Terrible. It’s depressing that this is one of the worst films I’ve seen this year and it not only printed money and got great marks from audiences (you know a movie’s bad if it gets a solid “A” grade from Cinemascore) but also an 82 percent on rotten tomatoes. When even critics have given up, it’s a sad day.
What Works: [Crickets] …Actually Kurt Russell shows up with more charm than the rest of the cast combined and reminds you that he should really be the star of his own quality TV show by now, and that maybe Quentin Tarantino will utilize him properly in “Hateful Eight.”
What Doesn’t: Short version: This thing makes no damn sense.
Long version: The climax of the movie involves an African terrorist flying a helicopter the size of a tank into downtown Los Angeles (seemingly unnoticed) and blowing up buildings at random and who shows up to stop him? The Air Force? Homeland Security? FBI? Army? Even the LAPD? Nope, the only people who seem to put up any major resistance is Vin Diesel and his assorted gearheads. The lone law enforcement representative is The Rock’s FBI agent who sees the explosions outside his hospital room (where he’s recovering from a broken arm), says “Daddy’s gotta go to work,” and hulks out of his cast (not kidding) to go whoop ass.
Earlier in the movie we are introduced to “the plot” of Kurt Russell’s CIA agent wanting to get his hands on a device that can locate people easily, so does he send Seal Team 6? Army Rangers? Delta Force? JSOC? Nope, he sends Vin Diesel and a bunch of petty thieves who work on cars in downtown Los Angeles. Why does Vin Diesel agree to help him?

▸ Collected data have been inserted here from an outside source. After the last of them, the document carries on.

`src/rtl/cola_pkg.sv`:
```
// Shared definitions for the cola vending initiator: one-hot state encoding and default price.
package cola_pkg;

  localparam int DEFAULT_PRICE = 3;

  typedef enum logic [5:0] {
    IDLE      = 6'b000001,
    COIN      = 6'b000010,
    GAP       = 6'b000100,
    WAIT_COLA = 6'b001000,
    DONE      = 6'b010000,
    ERR       = 6'b100000
  } state_t;

endpackage

```
`src/rtl/cola_down_timer.sv`:
```
// Loadable down-counter with a zero flag; saturates at zero so a late decrement is harmless.
module cola_down_timer #(
  parameter int W = 2
) (
  input  logic         sys_clk,
  input  logic         sys_rst,
  input  logic         load,
  input  logic [W-1:0] load_val,
  input  logic         dec,
  output logic         zero
);

  logic [W-1:0] cnt_reg;

  always_ff @(posedge sys_clk or negedge sys_rst) begin
    if (!sys_rst) begin
      cnt_reg <= '0;
    end else if (load) begin
      cnt_reg <= load_val;
    end else if (dec && (cnt_reg != '0)) begin
      cnt_reg <= cnt_reg - W'(1);
    end
  end

  assign zero = (cnt_reg == '0);

endmodule

```
`src/rtl/cola_buyer.sv`:
```
// Customer-side initiator: issues PRICE coin pulses per cola, waits for each cola pulse,
// and reports done or a timeout error once the whole order is served or abandoned.
module cola_buyer
  import cola_pkg::*;
#(
  parameter int ORDER_W  = 4,
  parameter int PRICE    = DEFAULT_PRICE,
  parameter int COIN_GAP = 1,
  parameter int TIMEOUT  = 4
) (
  input  logic               sys_clk,
  input  logic               sys_rst,
  input  logic               order_valid,
  input  logic [ORDER_W-1:0] order_cnt,
  output logic               order_ready,
  input  logic               pi_cola,
  output logic               po_money,
  output logic               busy,
  output logic [ORDER_W-1:0] cola_rcvd,
  output logic               done,
  output logic               err
);

  localparam int CW   = (PRICE > 1) ? $clog2(PRICE) : 1;
  localparam int TMAX = (COIN_GAP > TIMEOUT) ? COIN_GAP : TIMEOUT;
  localparam int TW   = (TMAX > 1) ? $clog2(TMAX) : 1;

  state_t             state_reg, state_next;
  logic [ORDER_W-1:0] target_reg, target_next;
  logic [ORDER_W-1:0] cola_reg, cola_next;
  logic [CW-1:0]      coin_reg, coin_next;
  logic [ORDER_W-1:0] cola_inc;

  logic               tmr_load, tmr_dec, tmr_zero;
  logic [TW-1:0]      tmr_val;

  // One timer serves both GAP and WAIT_COLA since the two states never overlap.
  cola_down_timer #(.W(TW)) u_timer (
    .sys_clk  (sys_clk),
    .sys_rst  (sys_rst),
    .load     (tmr_load),
    .load_val (tmr_val),
    .dec      (tmr_dec),
    .zero     (tmr_zero)
  );

  always_ff @(posedge sys_clk or negedge sys_rst) begin
    if (!sys_rst) begin
      state_reg  <= IDLE;
      target_reg <= '0;
      cola_reg   <= '0;
      coin_reg   <= '0;
    end else begin
      state_reg  <= state_next;
      target_reg <= target_next;
      cola_reg   <= cola_next;
      coin_reg   <= coin_next;
    end
  end

  assign cola_inc = cola_reg + ORDER_W'(1);

  always_comb begin
    state_next  = state_reg;
    target_next = target_reg;
    cola_next   = cola_reg;
    coin_next   = coin_reg;
    tmr_load    = 1'b0;
    tmr_dec     = 1'b0;
    tmr_val     = '0;
    case (state_reg)
      IDLE: begin
        if (order_valid) begin
          cola_next = '0;
          if (order_cnt != '0) begin
            target_next = order_cnt;
            coin_next   = '0;
            state_next  = COIN;
          end else begin
            state_next  = DONE;
          end
        end
      end
      COIN: begin
        if (coin_reg == CW'(PRICE - 1)) begin
          state_next = WAIT_COLA;
          tmr_load   = 1'b1;
          tmr_val    = TW'(TIMEOUT - 1);
        end else begin
          coin_next  = coin_reg + CW'(1);
          state_next = GAP;
          tmr_load   = 1'b1;
          tmr_val    = TW'(COIN_GAP - 1);
        end
      end
      GAP: begin
        if (tmr_zero) state_next = COIN;
        else          tmr_dec    = 1'b1;
      end
      WAIT_COLA: begin
        // A cola arriving on the last wait cycle still counts.
        if (pi_cola) begin
          cola_next = cola_inc;
          if (cola_inc == target_reg) begin
            state_next = DONE;
          end else begin
            coin_next  = '0;
            state_next = GAP;
            tmr_load   = 1'b1;
            tmr_val    = TW'(COIN_GAP - 1);
          end
        end else if (tmr_zero) begin
          state_next = ERR;
        end else begin
          tmr_dec = 1'b1;
        end
      end
      DONE:    state_next = IDLE;
      ERR:     state_next = IDLE;
      default: state_next = IDLE;
    endcase
  end

  assign order_ready = (state_reg == IDLE);
  assign busy        = (state_reg != IDLE);
  assign po_money    = (state_reg == COIN);
  assign done        = (state_reg == DONE);
  assign err         = (state_reg == ERR);
  assign cola_rcvd   = cola_reg;

endmodule

```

Because he wants to use the device to track down Jason Statham’s bad guy but he doesn’t need the device at all since Statham keeps showing up wherever they are to kill them.
And the middle of the movie takes place in an “Abu Dhabi” that looks a lot more like Miami Beach than any Muslim country that exists in reality–way more bikinis than burkas–and they crash a party (because Vin Diesel in a tuxedo in a roomful of wealthy shieks isn’t conspicuous at all) figuratively, then literally–because subtly isn’t something this franchise does–by driving a car through three different skyscrapers. Before he does it, Vin says “It’s time to release the beast.” And I rolled my eyes so hard I went temporarily blind.

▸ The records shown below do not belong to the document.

File: src/rtl/oled_spi_arbiter_if.sv
// oled_spi_arbiter_if: requester and spi_master handshakes around the OLED SPI arbiter.
// OLED_ARB_WATCHDOG_EN adds timeout_err/err_clr.
interface oled_spi_arbiter_if #(
  parameter int WORD_LEN = 8
);
  logic                cmd_req, cmd_ack, cmd_done;
  logic                dat_req, dat_lock, dat_ack, dat_done;
  logic                spi_wr, spi_done, oled_dc, busy;
  logic [WORD_LEN-1:0] cmd_byte, dat_byte, spi_data;
`ifdef OLED_ARB_WATCHDOG_EN
  logic                timeout_err, err_clr;
`endif
  modport slave (
`ifdef OLED_ARB_WATCHDOG_EN
    input err_clr, output timeout_err,
`endif
    input cmd_req, cmd_byte, dat_req, dat_byte, dat_lock, spi_done,
    output cmd_ack, cmd_done, dat_ack, dat_done, spi_data, spi_wr, oled_dc, busy
  );
  modport master (
`ifdef OLED_ARB_WATCHDOG_EN
    output err_clr, input timeout_err,
`endif
    output cmd_req, cmd_byte, dat_req, dat_byte, dat_lock, spi_done,
    input cmd_ack, cmd_done, dat_ack, dat_done, spi_data, spi_wr, oled_dc, busy
  );
endinterface

File: src/rtl/oled_spi_arbiter.sv
// oled_spi_arbiter: grants spi_master one byte at a time to command (D/C=0) or pixel (D/C=1) requester.
// OLED_ARB_WATCHDOG_EN adds a WAIT-state timeout with sticky timeout_err.
module oled_spi_arbiter #(
  parameter int DC_SETUP  = 2,
  parameter int MAX_BURST = 16,
  parameter int TIMEOUT   = 4096
) (
  input logic               clk,
  input logic               rst,
  oled_spi_arbiter_if.slave bus
);
  localparam int BW = $clog2(MAX_BURST + 1);
  localparam int CW = $clog2(TIMEOUT > 16 ? TIMEOUT : 16) + 1;
  typedef enum logic [1:0] {IDLE, SETUP, STROBE, WAIT} state_t;
  state_t          state, state_nxt;
  logic            owner, lock_ok, grant_cmd, grant_dat, timeout;
  logic [BW-1:0]   burst_cnt;
  logic [CW-1:0]   cnt;
  always_comb begin
    lock_ok   = owner && bus.dat_lock && bus.dat_req && burst_cnt < BW'(MAX_BURST);
    // acks are combinational, so they are gated by reset to stay low while it is asserted
    grant_cmd = rst && state == IDLE && bus.cmd_req && !lock_ok;
    grant_dat = rst && state == IDLE && bus.dat_req && (lock_ok || !bus.cmd_req);
`ifdef OLED_ARB_WATCHDOG_EN
    timeout   = state == WAIT && !bus.spi_done && cnt == CW'(TIMEOUT - 1);
`else
    timeout   = 1'b0;
`endif
    state_nxt = state;
    case (state)
      IDLE:    state_nxt = !(grant_cmd || grant_dat) ? IDLE : grant_dat != bus.oled_dc ? SETUP : STROBE;
      SETUP:   state_nxt = cnt == CW'(DC_SETUP - 1) ? STROBE : SETUP;
      STROBE:  state_nxt = WAIT;
      WAIT:    state_nxt = bus.spi_done || timeout ? IDLE : WAIT;
      default: state_nxt = IDLE;
    endcase
    bus.cmd_ack  = grant_cmd;
    bus.dat_ack  = grant_dat;
    bus.spi_wr   = state == STROBE;
    bus.cmd_done = state == WAIT && bus.spi_done && !owner;
    bus.dat_done = state == WAIT && bus.spi_done && owner;
    bus.busy     = state != IDLE;
  end
  always_ff @(posedge clk or negedge rst)
    if (!rst) begin
      state           <= IDLE;
      owner           <= 1'b0;
      burst_cnt       <= '0;
      cnt             <= '0;
      bus.oled_dc     <= 1'b0;
      bus.spi_data    <= '0;
`ifdef OLED_ARB_WATCHDOG_EN
      bus.timeout_err <= 1'b0;
`endif
    end else begin
      state     <= state_nxt;
      cnt       <= state_nxt == state ? cnt + 1'b1 : '0;
      burst_cnt <= grant_cmd || !bus.dat_lock ? '0 : grant_dat && bus.cmd_req ? burst_cnt + 1'b1 : burst_cnt;
      if (grant_cmd || grant_dat) begin
        owner        <= grant_dat;
        bus.oled_dc  <= grant_dat;
        bus.spi_data <= grant_dat ? bus.dat_byte : bus.cmd_byte;
      end
`ifdef OLED_ARB_WATCHDOG_EN
      bus.timeout_err <= timeout || (bus.timeout_err && !bus.err_clr);
`endif
    end
endmodule
File: src/flat_wrapper.sv
// flat-port wrapper written by rule: the top's interface ports become plain ports
module oled_spi_arbiter_flat 
#(
  parameter int DC_SETUP  = 2,
  parameter int MAX_BURST = 16,
  parameter int TIMEOUT   = 4096
)
  (clk, rst, bus_cmd_req, bus_cmd_byte, bus_dat_req, bus_dat_byte, bus_dat_lock, bus_spi_done, bus_cmd_ack, bus_cmd_done, bus_dat_ack, bus_dat_done, bus_spi_data, bus_spi_wr, bus_oled_dc, bus_busy);
  oled_spi_arbiter_if bus_i ();
  input logic clk;
  input logic rst;
  input wire logic [$bits(bus_i.cmd_req)-1:0] bus_cmd_req;
  input wire logic [$bits(bus_i.cmd_byte)-1:0] bus_cmd_byte;
  input wire logic [$bits(bus_i.dat_req)-1:0] bus_dat_req;
  input wire logic [$bits(bus_i.dat_byte)-1:0] bus_dat_byte;
  input wire logic [$bits(bus_i.dat_lock)-1:0] bus_dat_lock;
  input wire logic [$bits(bus_i.spi_done)-1:0] bus_spi_done;
  output wire logic [$bits(bus_i.cmd_ack)-1:0] bus_cmd_ack;
  output wire logic [$bits(bus_i.cmd_done)-1:0] bus_cmd_done;
  output wire logic [$bits(bus_i.dat_ack)-1:0] bus_dat_ack;
  output wire logic [$bits(bus_i.dat_done)-1:0] bus_dat_done;
  output wire logic [$bits(bus_i.spi_data)-1:0] bus_spi_data;
  output wire logic [$bits(bus_i.spi_wr)-1:0] bus_spi_wr;
  output wire logic [$bits(bus_i.oled_dc)-1:0] bus_oled_dc;
  output wire logic [$bits(bus_i.busy)-1:0] bus_busy;
  assign bus_i.cmd_req = bus_cmd_req;
  assign bus_i.cmd_byte = bus_cmd_byte;
  assign bus_i.dat_req = bus_dat_req;
  assign bus_i.dat_byte = bus_dat_byte;
  assign bus_i.dat_lock = bus_dat_lock;
  assign bus_i.spi_done = bus_spi_done;
  assign bus_cmd_ack = bus_i.cmd_ack;
  assign bus_cmd_done = bus_i.cmd_done;
  assign bus_dat_ack = bus_i.dat_ack;
  assign bus_dat_done = bus_i.dat_done;
  assign bus_spi_data = bus_i.spi_data;
  assign bus_spi_wr = bus_i.spi_wr;
  assign bus_oled_dc = bus_i.oled_dc;
  assign bus_busy = bus_i.busy;
  oled_spi_arbiter #(.DC_SETUP(DC_SETUP), .MAX_BURST(MAX_BURST), .TIMEOUT(TIMEOUT)) u_core (.clk(clk), .rst(rst), .bus(bus_i));
endmodule
File: config.mk
export PLATFORM = sky130hd
export DESIGN_NAME = oled_spi_arbiter_flat
export DESIGN_NICKNAME = d
export VERILOG_FILES = /design/src/rtl/oled_spi_arbiter_if.sv /design/src/rtl/oled_spi_arbiter.sv /design/src/flat_wrapper.sv
export SDC_FILE = /design/constraint.sdc
export NUM_CORES = 1
export LEC_CHECK = 0
export ABC_AREA = 1
export ABC_CLOCK_PERIOD_IN_PS = 1700
export BUFFER_PORTS_ARGS = -buffer_cell sky130_fd_sc_hd__clkbuf_2
export CELL_PAD_IN_SITES_DETAIL_PLACEMENT = 1
export CELL_PAD_IN_SITES_GLOBAL_PLACEMENT = 1
export CORE_MARGIN = 2
export CORE_UTILIZATION = 39
export DETAILED_ROUTE_END_ITERATION = 6
export GPL_ROUTABILITY_DRIVEN = 0
export PLACE_DENSITY = 0.9
export SYNTH_ARGS = -nofsm -noshare
export SYNTH_HDL_FRONTEND = slang
export SYNTH_SLANG_ARGS = --single-unit
File: constraint.sdc
create_clock -name clk -period 1.7 [get_ports clk]
set_input_delay 0.255 -clock clk [delete_from_list [all_inputs] [get_ports clk]]
set_output_delay 0.255 -clock clk [all_outputs]
set_load 0.01 [all_outputs]
==> impl_metrics.py, run 1 <==
metrics = {
    "floorplanning": {
        "die_width_microns": 69.15,
        "ios": 37,
        "die_h_microns": 69.15,
        "die_area_sq_um": 4782,
        "row_count": 23,
        "start_util_pct": 41.09,
        "core_sq_um": 4029,
    },
    "global_routing": {
        "antenna_found_initial": 0,
        "grt_pass1_wl_microns": 7852,
        "groute.usage.overall_pct": 20.89,
        "overflow": 0,
        "grt_pass1_vias": 1631,
        "grt_max_degree": 26,
    },
    "run": {
        "max-cap-violations": 0,
    },
    "yosys": {
        "netlist_instances": 201,
        "syn_area_sq_um": 1655,
        "synth_nets": 226,
        "yosysWarningCount": 0,
        "ys_seq_area_share_pct": 43.84,
        "synth-seq-cells": 29,
        "synth_area_per_cell_sq_um": 8.236,
        "synth_cell_types": 25,
    },
    "layout": {
        "nets": 288,
        "fill_cells": 496,
        "diodes": 0,
        "final_common_cell": "nand2_1",
        "syn_to_final_growth_pct": 36.89,
        "drive_above_1_share_pct": 40.53,
        "fin_cells": 314,
        "layout_common_cells": "44 x nand2_1, 36 x clkbuf_2, 28 x dfrtp_1",
    },
    "clock_tree": {
        "cts_buffer_depth": 2,
        "clock_latency_ns": 0.28,
        "numCtsBuffers": 5,
        "h-tree-depth": 2,
        "clkSlewWorstSetupHoldPaths_ns": 0.07,
        "cts_tree": "yes",
        "cts.sinks": 29,
        "clock-root-buffer": "clkbuf_8",
    },
    "routing": {
        "num_vias": 1617,
        "wirelength_microns": 5505,
        "wl_per_cell_microns": 17.53,
        "dr.pass1.iters": 4,
        "first_iter_violations": 53,
        "final_antenna_net_count": 0,
        "drc": 0,
        "viasPerCell": 5.150,
    },
    "run_status": {
        "failed_checks": "setup timing",
        "status": "finished, violations left",
    },
    "sta": {
        "hold_viol_final": 0,
        "timing.fmax_mhz": 557.8,
        "rsz0062_at_grt": "true",
        "fin_skew_ns": 0.01276,
        "setup_violations": 13,
        "fin_hold_ws_ns": 0.06844,
        "layout_setup_ws_ns": -0.09282,
        "slew_headroom_pct": 77.10,
        "maxSlewViolCount": 0,
        "post-route-period-util_pct": 105.5,
        "period_needed_ns": 1.793,
        "worstMarginPinSlew_ns": 0.3404,
    },
    "worst_setup_path": {
        "crit_type": "flip-flop to flip-flop",
        "arrival_ns": 1.96,
        "start_kind": "flip-flop",
        "end_kind": "flip-flop",
        "worstPathRequired_ns": 1.87,
        "crit_path_max_fanout": 7,
    },
    "place": {
        "hpwl_microns": 3119,
        "dp.cells": 294,
        "io_buffers": 36,
    },
    "power_and_ir_drop": {
        "power_leakage_nw": 1.093,
        "ir_worst_vdd_mv": 0.7469,
        "powerDensity_nw_per_um2": 1386,
    },
    "hold_path": {
        "hp-class": "input pin to async pin",
    },
}
-- worst max-delay path, stage by stage (launching register included) --
cell,delay [ns]
dfrtp_1,0.42
buf_4,0.14
ha_1,0.14
nand2_1,0.07
nor2_2,0.13
nand2_1,0.09
a21oi_2,0.21
nand2_2,0.10
nand2_2,0.09
nand2_4,0.10
nand2_8,0.15
nor2_1,0.06
-- layout make-up --
cell class              instances  area (sq um)  share of cell area, %
clock inverters                 1         5.005                 0.2209
well taps                      50         62.56                  2.761
clock buffers                   7         96.34                  4.252
multi-input cells             149         952.2                  42.02
flip-flops and latches         29         726.9                  32.08
inverters                      21         78.83                  3.479
repair buffers                 57         344.1                  15.19
-- state kept, by name, indices dropped and copies added, names as in the netlist --
signal / cells
u_core.burst_cnt: 5
u_core.bus.spi_data: 8
u_core.bus.oled_dc: 1
u_core.state: 2
u_core.cnt: 13
-- per-layer routing --
metal	vias to the layer above	part of all wire, %	track usage (%)
li1	762	-	-
met1	798	41	25.74
met2	42	53	36.00
met3	15	2.7	3.801
met4	0	2.7	8.279
met5	-	0	0
-- where the power goes --
| part | leakage (nW) | switching, mW | internal (mW) |
|---|---|---|---|
| registers | 0.387 | 0.123 | 0.836 |
| logic | 0.652 | 1.02 | 0.534 |
| clock network | 0.0542 | 0.263 | 0.365 |
-- synth_stat cells --
cell | n | share of area, %
a21boi_1 | 1 | 0.45
a21oi_1 | 4 | 1.2
and2_1 | 1 | 0.38
buf_12 | 1 | 1.2
buf_2 | 1 | 0.30
clkbuf_1 | 1 | 0.23
dfrtp_1 | 29 | 44
ha_1 | 3 | 2.3
inv_1 | 20 | 4.5
inv_2 | 1 | 0.23
nand2_1 | 46 | 10
nand2_2 | 5 | 1.9
nand2_4 | 1 | 0.68
nand3_1 | 32 | 9.7
nand3_2 | 2 | 1.2
nand4_1 | 2 | 0.76
nor2_1 | 23 | 5.2
nor2_2 | 1 | 0.38
nor2_4 | 11 | 7.5
nor3_1 | 2 | 0.60
nor4_1 | 1 | 0.38
o21ai_0 | 1 | 0.30
o21ai_2 | 1 | 0.53
xnor2_1 | 1 | 0.53
xor2_1 | 10 | 5.3
-- logic make-up after synthesis --
group | share of synthesized area, %
compound gates | 2.494
simple gates | 39.08
fa+ha+maj | 2.268
xor+xnor | 5.820
buf+inv | 6.500
flops | 43.84
-- worst paths after layout --
| path | depth (start not counted) | endpoint | from | slack (ns) |
|---|---|---|---|---|
| min reg2reg | 2 | u_core.bus.spi_data[1] | u_core.bus.spi_data[1] | 0.52 |
| max in group asynchronous | 2 | u_core.state[1] | rst | 1.07 |
| min in group clk | 3 | u_core.bus.spi_data[1] | bus_cmd_byte[1] | 0.19 |
| max | 11 | u_core.cnt[0] | u_core.cnt[0] | -0.09 |
| max reg2reg | 11 | u_core.cnt[0] | u_core.cnt[0] | -0.09 |
| min | 2 | u_core.burst_cnt[3] | rst | 0.07 |
-- timing repair --
item	in CTS	in global routing
pin swaps	2	14
endpoints found under the setup margin	16	19
hold buffers	1	0
setup buffers	2	8
hold endpoints to repair	4	0
resized for setup	10	19
cloned	0	1
-- metrics by stage --
step                      total power [mW]  area [sq um]  setup slack (ns)   TNS (ns)  utilization [%]
final                                3.140          2266          -0.09282    -0.9982            56.24
after global routing                 3.327          2266           -0.1978     -2.132            56.24
after CTS                            2.814          2112         -0.009671  -0.009671            52.42
after detailed placement             2.062          1944          -0.03845    -0.1042            48.26
after global placement               2.014          1944           0.04842          0            48.26
after floorplan                      1.783          1655            0.1656          0                -
(Power assumes the default switching activity.)
==> run 2, diff against run 1 <==
Settings changed: ABC_CLOCK_PERIOD_IN_PS 1700 to 2200, CORE_UTILIZATION 39 to 42, PLACE_DENSITY 0.9 to 0.95, SKIP_LAST_GASP from default to 1.
Clock period 1.7 ns to 2.2 ns, I/O delays scaled along.
==> impl_metrics.py, run 2 (synthesized netlist as in run 1, its figures left out) <==
metrics = {
    "run_status": {
        "status": "finished, final reports clean",
    },
    "place": {
        "io_buffers": 36,
        "dp.cells": 285,
        "hpwl_microns": 3155,
        "placedInstanceArea_sq_um": 1889,
    },
    "routing": {
        "viasPerCell": 5.048,
        "wirelength_microns": 4098,
        "wl_per_cell_microns": 13.94,
        "dr.pass1.iters": 4,
        "final_antenna_net_count": 0,
        "num_vias": 1484,
        "first_iter_violations": 39,
        "drc": 0,
    },
    "worst_setup_path": {
        "r2r_end": "u_core.cnt[0]",
        "crit_type": "input pin to output port",
        "rr_startpoint": "u_core.cnt[1]",
        "end_kind": "output port",
        "timing.reg2reg.setup_slack_ns": 0.35,
        "worstSetupEndpoint": "bus_cmd_ack",
        "ff2ff_path_depth": 11,
        "start_kind": "input pin",
        "crit_path_max_fanout": 11,
        "crit_start": "rst",
        "worstPathRequired_ns": 1.87,
        "arrival_ns": 1.75,
    },
    "power_and_ir_drop": {
        "powerDensity_nw_per_um2": 1001,
        "finalPower_mw": 1.986,
        "switching_power_mw": 0.8572,
        "intPower_mw": 1.128,
        "p_clk_share_pct": 21.4,
        "power_leakage_nw": 0.9653,
        "seq_power_share_pct": 37.4,
        "p_sw_share_pct": 43.17,
        "comb_power_share_pct": 41.1,
        "ir_worst_vdd_mv": 0.4506,
    },
    "sta": {
        "hold_viol_final": 0,
        "rsz0062_at_grt": "false",
        "timing.fmax_mhz": 480.3,
        "fin_tns_setup_ns": 0,
        "post-route-period-util_pct": 94.64,
        "period_needed_ns": 2.082,
        "maxSlewViolCount": 0,
        "worstMarginPinSlew_ns": 0.4361,
        "setup_violations": 0,
        "fin_skew_ns": 0.004862,
        "slew_headroom_pct": 70.82,
    },
    "global_routing": {
        "busiest_layer": "met2",
        "met2_usage_pct": 35.88,
        "groute.usage.overall_pct": 21.45,
        "antenna_found_initial": 0,
        "met1_usage_pct": 25.19,
        "grt_pass1_vias": 1566,
        "grt_pass1_wl_microns": 6920,
        "overflow": 0,
        "grt_max_degree": 28,
        "use_met3_pct": 6.081,
    },
    "clock_tree": {
        "clkSlewWorstSetupHoldPaths_ns": 0.06,
        "h-tree-depth": 2,
        "cts_tree": "yes",
        "clock-root-buffer": "clkbuf_8",
        "cts_setup_buffers": 0,
        "numCtsBuffers": 5,
        "cts_buffer_depth": 2,
        "cts.sinks": 29,
        "clock_latency_ns": 0.29,
    },
    "floorplanning": {
        "die_h_microns": 66.78,
        "start_util_pct": 44.55,
        "die_width_microns": 66.78,
        "row_count": 22,
        "core_sq_um": 3716,
        "die_area_sq_um": 4460,
        "ios": 37,
    },
    "run": {
        "max-cap-violations": 0,
    },
    "layout": {
        "stdcell_area_sq_um": 1983,
        "diodes": 0,
        "largest_reg_flops": 13,
        "layout_common_cells": "46 x nand2_1, 36 x clkbuf_2, 32 x nand3_1",
        "nets": 270,
        "syn_to_final_growth_pct": 19.80,
        "drive_above_1_share_pct": 27.24,
        "final_common_cell": "nand2_1",
        "reg_top3": "u_core.cnt: 13 flops, u_core.bus.spi_data: 8 flops, u_core.burst_cnt: 5 flops",
        "top_register": "u_core.cnt",
        "fin_cells": 294,
    },
    "hold_path": {
        "hp-class": "input pin to flip-flop",
    },
}
[run 2: cell types whose count changed in the layout (fill, tap and decap cells not counted), sizes merged]
cell,previous run,this run
buf,20,3
clkbuf,43,44
clkinv,1,0
nand2,53,52
[run 2: final cells by class]
type,count,area (sq um)
Fill cell,486,1733
Multi-Input combinational cell,148,825.8
Sequential cell,29,725.7
Timing Repair Buffer,40,212.7
Clock buffer,8,80.08
Inverter,21,78.83
Tap cell,48,60.06
[run 2: power by group through the flow]
stage	logic [mW]	clock network, mW	registers [mW]
after floorplan	0.608	0	0.770
after global routing	0.913	0.468	0.757
after detailed placement	0.818	0	0.752
after global placement	0.790	0	0.745
after CTS	0.828	0.437	0.743
final	0.817	0.426	0.743
[run 2: worst min path at each step]
stage	end	from	slack [ns]	cells after the start
2_1_floorplan	u_core.burst_cnt[0]	rst	0.03	0
3_3_place_gp	u_core.state[0]	rst	0.16	1
3_5_place_dp	u_core.state[1]	rst	0.17	1
4_1_cts	u_core.bus.spi_data[4]	bus_dat_byte[4]	0.26	3
5_1_grt	u_core.bus.spi_data[1]	bus_dat_byte[1]	0.27	3
6_report	u_core.bus.spi_data[4]	bus_dat_byte[4]	0.27	3
[run 2: what timing repair did]
item                                   CTS  global route
hold buffers                             1             0
endpoints found under the hold margin    2             0
resized for setup                        0             1
setup endpoints to repair                0             1
[run 2: worst max-delay path, stage by stage]
cell and delay [ns]:
dlygate4sd3_1 0.54, clkbuf_2 0.21, nand3_1 0.14, nor2_1 0.16, buf_4 0.21, clkbuf_2 0.15
[run 2: routing by layer]
layer	part of all wire, %	wire length, microns
met2	49	2009
met3	4.1	168
met5	0	0
met4	2.8	115
met1	44	1805
[run 2: stage by stage]
stage | util (%) | hold WS [ns] | worst slack, ns
CTS | 53.27 | 0.2553 | 0.06406
floorplan | - | 0.03441 | 0.6656
detailed placement | 50.84 | 0.1695 | 0.4097
global route | 53.37 | 0.2666 | 0.03151
global placement | 50.84 | 0.1645 | 0.4670
finish | 53.37 | 0.2661 | 0.1180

What I Would Have Done Differently: Besides a better plot, script, dialogue, actors, set pieces, special effects, direction, and catering? Nothing much.
Special Mention Bad: Oh, and plenty of movies have used an actor’s “last performance” as a marketing hook, but it’s downright ghoulish to frame into an entire movie as Paul Walker’s swan song while also glorifying reckless driving to a young audience…for a star that died in a car wreck. We’re essentially watching a movie waiting for Paul Walker’s character to die–he seemingly filmed the whole thing before he passed–but when his character is spared his gruesome off-screen fate and not even a mention of “Hey kids, don’t drive fast in real life” hits the screen you can’t help but feel that kids are taking the wrong message home with them.